Coburn, an obstetrician, also got no direct answer when he asked whether the definition of viability in abortion decisions should change as technology enables survival of fetuses as early as the twenty-first week of pregnancy. “That’s not a question that a court reaches out to answer,” Sotomayor said.
Sotomayor also declined to give a direct answer to Coburn’s question whether a citizen has a constitutional right to self-defense. And she again defended her part in a recent decision declining to extend the Supreme Court’s gun-rights decision, District of Columbia v. Heller, to state and local governments.
“I was applying both Supreme Court precedent and Second Circuit precedent that has said it’s not incorporated,” Sotomayor said. “It’s not what I believe,” she added. “It’s what the law has said about it.”
Outside the hearing, Sessions said he was “troubled” by the answer. “She flatly stated that [the right to bear arms] is not a fundamental right,” Sessions said.
Later, Sessions also pressed Sotomayor on her role before appointment to the bench as a board member with the group now known as LatinoJustice PRLDEF. For a second day, Sotomayor generally minimized her direct knowledge of the group’s litigation, including one case seeking to compel the state of New York to provide Medicaid funding for abortion for poor women.
Sessions was openly incredulous, telling Sotomayor that it appeared she was “more active than you suggested” in the previous day’s answer. At day’s end, Sessions said, “I remain baffled.”
Under questioning from Republican Charles Grassley of Iowa, Sotomayor cited judicial ethics rules to avoid any answer about same-sex marriage or the constitutionality of the federal Defense of Marriage Act. Grassley pointed to a 1972 Supreme Court decision, Baker v. Nelson, dismissing a same-sex marriage suit for “lack of a substantial federal question.”
When Sotomayor declined to give a view, Grassley noted that the judge had pledged support for precedent on many other issues. “Why are you hedging on this?” he asked. Sotomayor refused to budge.
Democratic senators also got no direct answers on their, friendlier questions, which covered topics ranging from privacy and criminal law to environmental and financial regulation.
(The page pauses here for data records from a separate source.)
**config.mk**
```make
export PLATFORM = sky130hd
export DESIGN_NAME = sqgendemo_core
export DESIGN_NICKNAME = d
export VERILOG_FILES = /design/src/rtl/sqgendemo_pkg.sv /design/src/rtl/sq_tone_gen.sv /design/src/rtl/sqgendemo_core.sv
export SDC_FILE = /design/constraint.sdc
export NUM_CORES = 1
export LEC_CHECK = 0
export ABC_AREA = 1
export BUFFER_PORTS_ARGS = -buffer_cell sky130_fd_sc_hd__buf_2
export CAP_MARGIN = 20
export CELL_PAD_IN_SITES_DETAIL_PLACEMENT = 1
export CELL_PAD_IN_SITES_GLOBAL_PLACEMENT = 1
export CORE_MARGIN = 2
export CORE_UTILIZATION = 38
export CTS_CLUSTER_DIAMETER = 150
export DETAILED_ROUTE_END_ITERATION = 6
export GPL_ROUTABILITY_DRIVEN = 0
export PLACE_DENSITY = 0.89
export REMOVE_ABC_BUFFERS = 1
export SLEW_MARGIN = 20
export SYNTH_ARGS = -nofsm -noshare
export SYNTH_HDL_FRONTEND = slang
export SYNTH_SLANG_ARGS = --single-unit
export TNS_END_PERCENT = 50
```
**constraint.sdc**
```tcl
create_clock -name clk -period 3.05 [get_ports clk]
set_input_delay 0.61 -clock clk [delete_from_list [all_inputs] [get_ports clk]]
set_output_delay 0.61 -clock clk [all_outputs]
set_load 0.1 [all_outputs]
```
**src/rtl/sqgendemo_pkg.sv**
```systemverilog
`default_nettype none
// ============================================================================
// Module      : sqgendemo_pkg
// Description : Shared constants for the square-wave note generator: counter
//               width, note half-periods, and the volume amplitude table.
// Revision    : 1.0 - initial release
// ============================================================================
package sqgendemo_pkg;

    localparam int c_cnt_w  = 16;
    localparam int c_clk_hz = 25_000_000;

    // Half-period divisors are twice the tone frequency.
    localparam int c_div_a4  = 880;
    localparam int c_div_cs5 = 1108;
    localparam int c_div_e5  = 1318;

    localparam int c_hp_a4  = c_clk_hz / c_div_a4;   // 28409
    localparam int c_hp_cs5 = c_clk_hz / c_div_cs5;  // 22563
    localparam int c_hp_e5  = c_clk_hz / c_div_e5;   // 18968

    typedef enum logic [1:0] {
        NOTE_SILENT = 2'd0,
        NOTE_A4     = 2'd1,
        NOTE_CS5    = 2'd2,
        NOTE_E5     = 2'd3
    } note_e;

    // Indexed directly by volsel.
    localparam logic [3:0][7:0] c_amp_table = {8'd255, 8'd127, 8'd63, 8'd31};

    // 0 when no bit is set, otherwise the position of the highest set bit plus one.
    function automatic logic [2:0] octave_shift(input logic [5:0] oct);
        logic [2:0] shift;
        shift = 3'd0;
        for (int i = 0; i < 6; i++) begin
            if (oct[i]) shift = 3'(i + 1);
        end
        return shift;
    endfunction

endpackage
`default_nettype wire

```
**src/rtl/sq_tone_gen.sv**
```systemverilog
`default_nettype none
// ============================================================================
// Module      : sq_tone_gen
// Description : Half-period counter that toggles a phase bit, with restart.
// Revision    : 1.0 - initial release
// ============================================================================
module sq_tone_gen
    import sqgendemo_pkg::*;
(
    input  logic               clk,
    input  logic               rst,
    input  logic               i_enable,
    input  logic               i_restart,
    input  logic [c_cnt_w-1:0] i_half_period,
    output logic               o_phase
);

    logic [c_cnt_w-1:0] r_count;
    logic               r_phase;
    logic               w_last;

    assign w_last  = (r_count == (i_half_period - c_cnt_w'(1)));
    assign o_phase = r_phase;

    // Silence dominates restart; a restart always begins on the high half.
    always_ff @(posedge clk) begin
        if (rst || !i_enable) begin
            r_count <= '0;
            r_phase <= 1'b0;
        end else if (i_restart) begin
            r_count <= '0;
            r_phase <= 1'b1;
        end else if (w_last) begin
            r_count <= '0;
            r_phase <= ~r_phase;
        end else begin
            r_count <= r_count + c_cnt_w'(1);
        end
    end

endmodule
`default_nettype wire

```
**src/rtl/sqgendemo_core.sv**
```systemverilog
`default_nettype none
// ============================================================================
// Module      : sqgendemo_core
// Description : Three-note square-wave generator with octave shift and volume.
// Revision    : 1.0 - initial release
// ============================================================================
module sqgendemo_core
    import sqgendemo_pkg::*;
#(
    parameter int CLK_HZ = c_clk_hz,
    parameter int HP_A4  = CLK_HZ / c_div_a4,
    parameter int HP_CS5 = CLK_HZ / c_div_cs5,
    parameter int HP_E5  = CLK_HZ / c_div_e5
) (
    input  logic       clk,
    input  logic       butt_1,
    input  logic       butt_2,
    input  logic       butt_3,
    input  logic       butt_4,
    input  logic [5:0] oct,
    input  logic [1:0] volsel,
    output logic [7:0] audio_out
);

    localparam logic [c_cnt_w-1:0] c_hp_a4_v  = c_cnt_w'(HP_A4);
    localparam logic [c_cnt_w-1:0] c_hp_cs5_v = c_cnt_w'(HP_CS5);
    localparam logic [c_cnt_w-1:0] c_hp_e5_v  = c_cnt_w'(HP_E5);

    note_e              w_note;
    logic [2:0]         w_shift;
    logic [c_cnt_w-1:0] w_base;
    logic [c_cnt_w-1:0] w_shifted;
    logic [c_cnt_w-1:0] w_half;
    logic               w_enable;
    logic               w_restart;
    logic               w_phase;

    note_e              r_note;
    logic [2:0]         r_shift;
    logic [7:0]         r_audio;

    always_comb begin
        w_note = NOTE_SILENT;
        if (butt_1)      w_note = NOTE_A4;
        else if (butt_2) w_note = NOTE_CS5;
        else if (butt_3) w_note = NOTE_E5;
    end

    always_comb begin
        w_base = '0;
        case (w_note)
            NOTE_A4:  w_base = c_hp_a4_v;
            NOTE_CS5: w_base = c_hp_cs5_v;
            NOTE_E5:  w_base = c_hp_e5_v;
            default:  w_base = '0;
        endcase
    end

    assign w_shift   = octave_shift(oct);
    assign w_shifted = w_base >> w_shift;
    assign w_half    = (w_shifted == '0) ? c_cnt_w'(1) : w_shifted;
    assign w_enable  = (w_note != NOTE_SILENT);
    // Reset parks r_note at silent so a held button restarts the tone afterwards.
    assign w_restart = (w_note != r_note) || (w_shift != r_shift);

    sq_tone_gen u_tone (
        .clk           (clk),
        .rst           (butt_4),
        .i_enable      (w_enable),
        .i_restart     (w_restart),
        .i_half_period (w_half),
        .o_phase       (w_phase)
    );

    always_ff @(posedge clk) begin
        if (butt_4) begin
            r_note  <= NOTE_SILENT;
            r_shift <= 3'd0;
            r_audio <= 8'd0;
        end else begin
            r_note  <= w_note;
            r_shift <= w_shift;
            r_audio <= w_phase ? c_amp_table[volsel] : 8'd0;
        end
    end

    assign audio_out = r_audio;

endmodule
`default_nettype wire

```
After elaboration in Yosys (flattened, before gate mapping):

Cells that the tools add are included.

* register bits after elaboration: 30
* output and inout bits: 8
* logic and storage cells: 39
* bits of input ports: 13

* multiplexer cells: 15
* reduce and logical (&&, ||, !) cells: 8
* bitwise logic cells: 1
* eq/ne operators: 6
* magnitude comparators: 1
* shift operators: 1
* $add $sub $neg: 2

Operators by type and width (number)
* case mux 15 bit (3 select lines): 1
* adder 16 x 1 -> 16 bit (second input constant): 1
* binary-select mux 8 bit (select 2 bit): 1
* == test 16 bit: 1
* zero test 16 bit: 1
* two-way mux 16 bit: 1
* right shift 16 x 3 -> 16 bit: 1
* subtractor 16 x 1 -> 16 bit (second input constant): 1
* two-way mux 3 bit: 5
* two-way mux 8 bit: 1
* two-way mux 2 bit: 3
* == test 2 bit (second input constant): 2
* nonzero test 2 bit: 2
* < comparator 2 x 3 -> 1 bit (second input constant): 1
* two-way mux 1 bit: 3
* != test 3 bit: 1
* OR reduction 3 bit: 1
* == test 2 x 1 -> 1 bit (second input constant): 1
* logical OR 1 bit: 2
* != test 2 bit: 1
* OR reduction 2 bit: 1
* zero test 1 bit: 1
* inverter 1 bit: 1

Longest topological paths before layout:

* depth after elaboration: 13
* depth in mapped cells: 25
* mapped depth without buffers: 25

Cells and area by module:

From an unflattened synthesis, not the netlist that was laid out.

* cells, all modules: 426
* area, all modules: 2663.8 sq um

By module, submodules not included
* sq_tone_gen: seq. area each 340.3 sq um, area each 1647.8 sq um, times used 1, cells each 254
* sqgendemo_core: seq. area each 180.2 sq um, area each 1016.0 sq um, times used 1, cells each 172

Worst setup path before layout:

Ideal clock, no wire load.

* path kind: input to register
* from: input port butt_1
* to: register u_tone.r_count[4]
* setup slack: -0.178 ns
* arrival: 3.106 ns
* library setup time: 0.122 ns
* stages on the path: 23
* path buffers: 2
* data required time: 2.928 ns
* cell sequence: inv_1 nand2_1 inv_1 ha_1 inv_1 nand2_4 clkinv_2 buf_4 nand2_1 nand2_2 ha_1 xnor2_1 nor2_1 nand3_1 nor2_1 nand3_1 nor2_1 nand3_1 nor2_2 nand3_2 nand3_4 buf_8 a21oi_2

* longest elaborated chain between the ends: 9
* elaborated cells on any way between the ends: 16
* classes of those cells: add/sub (1); eq/ne (5); shift (1); mux (3); reduce/logical (6)

Ends and longest elaborated chain
* start, declared: line sqgendemo_core.sv:16 `input logic butt_1,`
* two-way mux 2 bit (*): line sqgendemo_core.sv:44 `if (butt_1) w_note = NOTE_A4;`
* named net w_note[0]: line sqgendemo_core.sv:29 `note_e w_note;`
* == test 2 bit or == test 2 x 1 -> 1 bit (tied branches): line sqgendemo_core.sv:51 `case (w_note)`
* case mux 15 bit (3 select lines): line sqgendemo_core.sv:51
* right shift 16 x 3 -> 16 bit: line sqgendemo_core.sv:60 `assign w_shifted = w_base >> w_shift;`
* zero test 16 bit: line sqgendemo_core.sv:61 `assign w_half = (w_shifted == '0) ? c_cnt_w'(1) : w_shifted;`
* two-way mux 16 bit: line sqgendemo_core.sv:61
* subtractor 16 x 1 -> 16 bit: line sq_tone_gen.sv:22 `assign w_last = (r_count == (i_half_period - c_cnt_w'(1)));`
* == test 16 bit: line sq_tone_gen.sv:22
* OR reduction 3 bit (no source line) (*)
* end signal, assigned: line sq_tone_gen.sv:37 `r_count <= r_count + c_cnt_w'(1);`
* end, declared: line sq_tone_gen.sv:18 `logic [c_cnt_w-1:0] r_count;`

The timed path passes the listed nets; every way through them passes the cells marked *.
A chain may end at the register's enable or synchronous reset.

Final worst setup path:

* from: input port oct[2]
* to: register u_tone.r_phase, in the netlist u_tone.o_phase

* longest elaborated chain between the ends: 10
* elaborated cells on any way between the ends: 13
* classes of those cells: add/sub (1); eq/ne (2); shift (1); mux (6); reduce/logical (3)

Ends and longest elaborated chain
* start, declared: line sqgendemo_core.sv:20 `input logic [5:0] oct,`
* two-way mux 3 bit (*) (4 in series): line sqgendemo_pkg.sv:37 `if (oct[i]) shift = 3'(i + 1);`
* right shift 16 x 3 -> 16 bit: line sqgendemo_core.sv:60
* zero test 16 bit: line sqgendemo_core.sv:61
* two-way mux 16 bit: line sqgendemo_core.sv:61
* subtractor 16 x 1 -> 16 bit: line sq_tone_gen.sv:22
* == test 16 bit: line sq_tone_gen.sv:22
* nonzero test 2 bit (no source line)
* end signal, assigned: line sq_tone_gen.sv:35 `r_phase <= ~r_phase;`
* end, declared: line sq_tone_gen.sv:19 `logic r_phase;`

Every way passes the cells marked *; elsewhere a longest branch is shown, timed or not.

==> results.md <==
* Max frequency at 321 MHz
* Slew HR at 0.670
* Area growth syn-to-layout at 39.0%
* Largest net degree at the start of global routing at 16
* Critical path class: input port to register
* Asr flop ratio synth at 0
* Peak supply drop at 0.289 mV
* Cts hold-fix bufs at 0
* Worst Skew at 0.0122 ns
* Post-Route Setup TNS at -0.312 ns
* Max clock buf depth at 2
* Post-Route WL at 9980 um
* Critical Path RT at 3.24 ns
* Top post-synthesis cells by area: dfxtp_1, nand2_1, nand3_1
* Min-delay worst type: register to register
* Status: finished, violations left
* Slew Viols, Final at 0
* Worst Hold Depth at 1
* Skew-Pair Late Insertion Delay at 0.28 ns
* CTS clk-pin slew, worst paths at 0.10 ns
* Vert. Die Dim at 79.1 um
* # rows at 27
* First-pass GRT wire length at 13200 um
* Share of Yosys cell area claimed by the top area cell type at 0.243
* Reg2reg setup slack at 0.83 ns
* CTS Buf Count at 3
* Tmin final at 3.11 ns
* H-tree levels at 1
* Final HPWL DP at 5490 um
* CTS tree: yes
* Share of layout cells above drive strength 1 at 0.362
* GRT overflow at 0
* Seq/Total Area, Yosys at 0.243
* Hold_sp: u_tone.r_count[0]
* Critical R2R Capture: u_tone.r_count[14]
* Multi-input logic area at 1610 sq um
* Fill cells at 743
* Setup violations, final at 13
* Yosys Warn Count at 0
* Chip width at 79.1 um
* Final cycle utilization of the critical path at 1.02
* Die area at 6260 sq um
* Static Leak at 1.33 nW
* WL/cell at 20.7 um
* Worst Reg-to-Reg Cells at 11
* Clock sinks at 26
* Fin worst setup slack at -0.0609 ns
* Launching element type of the critical path: input port
* DRT iter0 DRCs at 144
* Crit path DAT at 3.30 ns
* Num ports at 21
* Synth Area per Inst at 6.25 sq um
* Post-synth top area cell: dfxtp_1
* Fin nets at 428
* Most frequent cells in the layout: nand2_1, nand3_1, buf_4, inv_1, dfxtp_1
* Initial antenna violation count at 0
* Placeable Area at 5470 sq um
* Antenna cells at 0
* Cell Pwr Density at 386 nW/um^2
* I/O Buffers at 20
* Root Buffer: clkbuf_8
* Total GRT Usage at 0.268
* Vias in the first global route at 2765
* Routed Antenna Nets at 0
* EDFF count, synth at 0
* DR pass1 iterations at 4
* Hold Vio Cnt, Final at 0
* Initial core utilization at 0.392
* Via density at 5.62
* Critical path fanouts, max at 7
* Final core occ at 0.545
* R2r startpoint: u_tone.r_count[1]
* Unrepaired setup endpoints after global routing: true
* Total Power at 0.00115 W
* Flops & latches, synth at 26
* Vias at 2703
* FF/Latch Area at 520 sq um
* CP startpoint: oct[2]
* Crit end category: register
* Worst slew pin tran at 0.493 ns
* Post-synthesis instance total at 343
* Place WS at -0.392 ns
* Failing checks: negative setup slack
* Commonest non-fill, non-tap cell in the layout: nand2_1
* WHS Endpoint: u_tone.r_count[0]
* Mapped cell area at 2140 sq um
* Library cells used by synthesis at 33
* Most used DFF post-synth: dfxtp_1
* DRC Markers at 0
* Max Cap Viol at 0
==> how the worst max path moves through the flow <==
stage                              end  slack (ns)
floorplan                 audio_out[0]       -1.05
global placement     u_tone.r_count[2]       -0.21
finish                  u_tone.o_phase       -0.06
global route            u_tone.o_phase       -0.20
detailed placement  u_tone.r_count[12]       -0.39
CTS                 u_tone.r_count[11]        0.01
==> Yosys cell counts, types with 2 or more instances <==
master,number
buf_6,2
nor2_2,10
buf_4,6
nor2_1,29
nand3_2,2
or2_2,2
a21oi_2,4
nand2_2,5
inv_1,41
nor3_1,11
nand3_1,64
ha_1,5
nand3b_1,2
nand2_4,3
xnor2_1,5
inv_2,2
nand2_1,94
nor2_4,2
o21ai_0,3
a21oi_1,5
dfxtp_1,26
xor2_1,6
nand4_1,4
==> metal layers <==
metal | global-route usage | part of all wire | vias to the layer above | wire length (um)
met2 | 0.511 | 0.51 | 109 | 5120
met3 | 0.0205 | 0.047 | 54 | 470
met5 | 0 | 0 | - | 0
li1 | - | - | 1237 | -
met4 | 0.141 | 0.070 | 0 | 703
met1 | 0.293 | 0.37 | 1303 | 3680
==> cell type report <==
class / count / share of cell area
tap: 72 / 0.0302
clock buffer: 3 / 0.0138
inverter: 44 / 0.0596
clock inverter: 1 / 0.0101
multi-input combinational: 265 / 0.541
timing repair buffer: 70 / 0.171
sequential: 26 / 0.175
==> critical path, stage by stage <==
cell     delay [ns]
buf_2          0.10
inv_1          0.07
nand2_1        0.08
nand2_2        0.08
nand2_4        0.12
buf_4          0.16
nand3_1        0.09
nand2_1        0.22
nand2_1        0.18
nand2_1        0.12
nand2_1        0.13
nand2_1        0.10
nor2_1         0.22
nand3_1        0.13
nand2_1        0.09
nand2_1        0.08
nor2_2         0.27
nand3_4        0.16
nand2_1        0.10
nand3_1        0.08
nand2_1        0.06
inv_1          0.04
==> repair_timing <==
item,in CTS,in global routing
gates resized for setup,18,51
gates cloned,1,0
pin swaps,8,27
setup endpoints to repair,17,17
buffers inserted,5,10
==> cell families after synthesis <==
| kind of cell | synth area share |
|---|---|
| compound gates | 0.0513 |
| xor+xnor | 0.0449 |
| fa+ha+maj | 0.0292 |
| buf+inv | 0.116 |
| flops | 0.243 |
| simple gates | 0.516 |
==> sequential cells by signal, summed over array words and instances, names as in the netlist <==
name            flops
audio_out           4
u_tone.r_count     16
r_shift             3
r_note              2
u_tone.o_phase      1
==> stage by stage <==
step	hold slack, ns	instance area (sq um)	std cells
after floorplan	0.436	2060	334
after global placement	0.461	2520	462
after detailed placement	0.496	2520	462
after CTS	0.519	2710	472
after global routing	0.534	2980	481
final	0.509	2980	481
==> report_power, final <==
part / leakage (nW) / internal [W] / switching (W)
combinational: 1.08 / 0.000182 / 0.000323
sequential: 0.212 / 0.000347 / 0.00000473
clock: 0.0357 / 0.000176 / 0.000117
total: 1.33 / 0.000705 / 0.000444
No activity file was read; power rests on OpenSTA's default activity.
At the lunch break, committee chairman Patrick Leahy of Vermont acknowledged that his mind was “periodically” drifting as the junior-most of the panel’s 12 Democrats were getting their turn to question Sotomayor.
But Leahy, who has participated in confirmation hearings since Justice John Paul Stevens’ questioning in 1975, forcefully disagreed with the Republican critique of Sotomayor’s testimony. “I can’t think of any woman who has answered more questions in depth,” Leahy said.
The hearing resumes at 9:30 a.m. Thursday. “There are a lot of questions still to be asked,” Sessions told reporters.